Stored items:
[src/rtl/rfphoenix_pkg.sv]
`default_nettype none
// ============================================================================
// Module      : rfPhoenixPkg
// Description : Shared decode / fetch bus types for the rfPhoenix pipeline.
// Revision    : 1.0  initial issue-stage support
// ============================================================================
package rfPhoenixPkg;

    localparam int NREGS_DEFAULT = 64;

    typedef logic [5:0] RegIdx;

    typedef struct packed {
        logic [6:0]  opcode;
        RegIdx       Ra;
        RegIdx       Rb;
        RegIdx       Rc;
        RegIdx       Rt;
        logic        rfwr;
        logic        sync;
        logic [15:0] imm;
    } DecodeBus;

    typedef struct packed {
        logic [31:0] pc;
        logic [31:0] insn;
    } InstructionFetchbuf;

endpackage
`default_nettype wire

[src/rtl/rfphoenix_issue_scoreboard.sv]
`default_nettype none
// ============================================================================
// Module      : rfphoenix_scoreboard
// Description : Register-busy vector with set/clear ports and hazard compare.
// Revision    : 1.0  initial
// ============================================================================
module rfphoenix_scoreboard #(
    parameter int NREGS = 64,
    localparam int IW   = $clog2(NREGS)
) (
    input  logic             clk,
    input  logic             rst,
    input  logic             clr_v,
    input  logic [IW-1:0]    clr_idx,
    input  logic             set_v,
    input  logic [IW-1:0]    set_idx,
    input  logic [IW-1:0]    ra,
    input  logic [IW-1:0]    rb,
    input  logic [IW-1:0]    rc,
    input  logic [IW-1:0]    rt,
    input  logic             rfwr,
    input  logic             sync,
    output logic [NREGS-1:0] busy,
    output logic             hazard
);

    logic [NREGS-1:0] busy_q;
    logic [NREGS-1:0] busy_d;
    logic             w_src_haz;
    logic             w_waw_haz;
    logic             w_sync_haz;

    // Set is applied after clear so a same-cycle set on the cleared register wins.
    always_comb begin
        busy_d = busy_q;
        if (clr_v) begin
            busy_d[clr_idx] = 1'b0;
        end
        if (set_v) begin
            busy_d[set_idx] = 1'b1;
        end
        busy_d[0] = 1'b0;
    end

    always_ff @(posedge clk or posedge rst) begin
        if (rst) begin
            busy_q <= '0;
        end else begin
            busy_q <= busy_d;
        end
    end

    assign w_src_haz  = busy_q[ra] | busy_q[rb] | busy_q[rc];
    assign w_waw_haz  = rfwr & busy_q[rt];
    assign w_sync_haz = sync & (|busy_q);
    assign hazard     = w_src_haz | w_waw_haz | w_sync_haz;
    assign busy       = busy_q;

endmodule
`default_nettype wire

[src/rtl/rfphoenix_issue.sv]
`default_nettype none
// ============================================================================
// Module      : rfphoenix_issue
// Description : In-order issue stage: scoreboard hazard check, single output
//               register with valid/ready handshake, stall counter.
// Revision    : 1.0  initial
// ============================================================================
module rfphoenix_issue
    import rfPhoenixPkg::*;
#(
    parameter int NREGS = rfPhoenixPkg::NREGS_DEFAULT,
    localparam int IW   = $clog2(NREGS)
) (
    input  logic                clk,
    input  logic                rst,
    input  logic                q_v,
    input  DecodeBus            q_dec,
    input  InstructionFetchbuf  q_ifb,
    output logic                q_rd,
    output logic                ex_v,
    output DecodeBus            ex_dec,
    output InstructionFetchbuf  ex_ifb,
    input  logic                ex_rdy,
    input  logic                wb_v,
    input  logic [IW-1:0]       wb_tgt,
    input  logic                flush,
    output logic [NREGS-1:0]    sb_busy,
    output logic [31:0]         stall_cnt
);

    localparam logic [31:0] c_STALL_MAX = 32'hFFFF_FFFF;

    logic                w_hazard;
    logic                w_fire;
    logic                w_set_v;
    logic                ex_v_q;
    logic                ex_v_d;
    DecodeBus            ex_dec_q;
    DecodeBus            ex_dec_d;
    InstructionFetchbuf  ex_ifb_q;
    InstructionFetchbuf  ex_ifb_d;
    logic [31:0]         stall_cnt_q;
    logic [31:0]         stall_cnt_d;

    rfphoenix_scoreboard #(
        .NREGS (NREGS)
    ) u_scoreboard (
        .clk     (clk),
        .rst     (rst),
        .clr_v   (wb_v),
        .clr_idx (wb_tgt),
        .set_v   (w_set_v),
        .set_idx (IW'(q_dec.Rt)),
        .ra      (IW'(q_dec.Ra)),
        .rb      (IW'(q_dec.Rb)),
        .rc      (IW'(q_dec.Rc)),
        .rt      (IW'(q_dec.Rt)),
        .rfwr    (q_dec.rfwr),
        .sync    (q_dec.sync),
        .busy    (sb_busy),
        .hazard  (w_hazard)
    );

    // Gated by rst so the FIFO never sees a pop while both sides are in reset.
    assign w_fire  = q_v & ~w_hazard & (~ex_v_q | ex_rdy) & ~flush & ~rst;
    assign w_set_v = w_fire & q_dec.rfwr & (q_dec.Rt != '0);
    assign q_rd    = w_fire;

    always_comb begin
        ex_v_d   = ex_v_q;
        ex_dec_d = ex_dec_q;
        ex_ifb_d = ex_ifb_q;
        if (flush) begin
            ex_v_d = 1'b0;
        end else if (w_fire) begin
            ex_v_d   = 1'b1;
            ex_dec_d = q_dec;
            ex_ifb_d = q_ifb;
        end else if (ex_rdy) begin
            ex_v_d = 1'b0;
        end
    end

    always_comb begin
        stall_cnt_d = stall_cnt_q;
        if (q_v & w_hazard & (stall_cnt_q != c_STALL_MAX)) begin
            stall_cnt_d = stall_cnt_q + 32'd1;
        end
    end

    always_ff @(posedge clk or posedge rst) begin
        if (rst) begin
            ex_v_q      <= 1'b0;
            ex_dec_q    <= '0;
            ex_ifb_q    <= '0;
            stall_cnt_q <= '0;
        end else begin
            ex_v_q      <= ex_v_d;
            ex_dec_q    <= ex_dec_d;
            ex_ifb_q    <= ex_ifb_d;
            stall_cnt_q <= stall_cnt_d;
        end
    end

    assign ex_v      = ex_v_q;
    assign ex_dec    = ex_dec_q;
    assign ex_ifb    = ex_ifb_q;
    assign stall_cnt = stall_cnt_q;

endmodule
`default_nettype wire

Your assignment:
Among the lines of the data, identify those with the word "flush". Copy each of them.

Exercise response:
    input  logic                flush,
    assign w_fire  = q_v & ~w_hazard & (~ex_v_q | ex_rdy) & ~flush & ~rst;
        if (flush) begin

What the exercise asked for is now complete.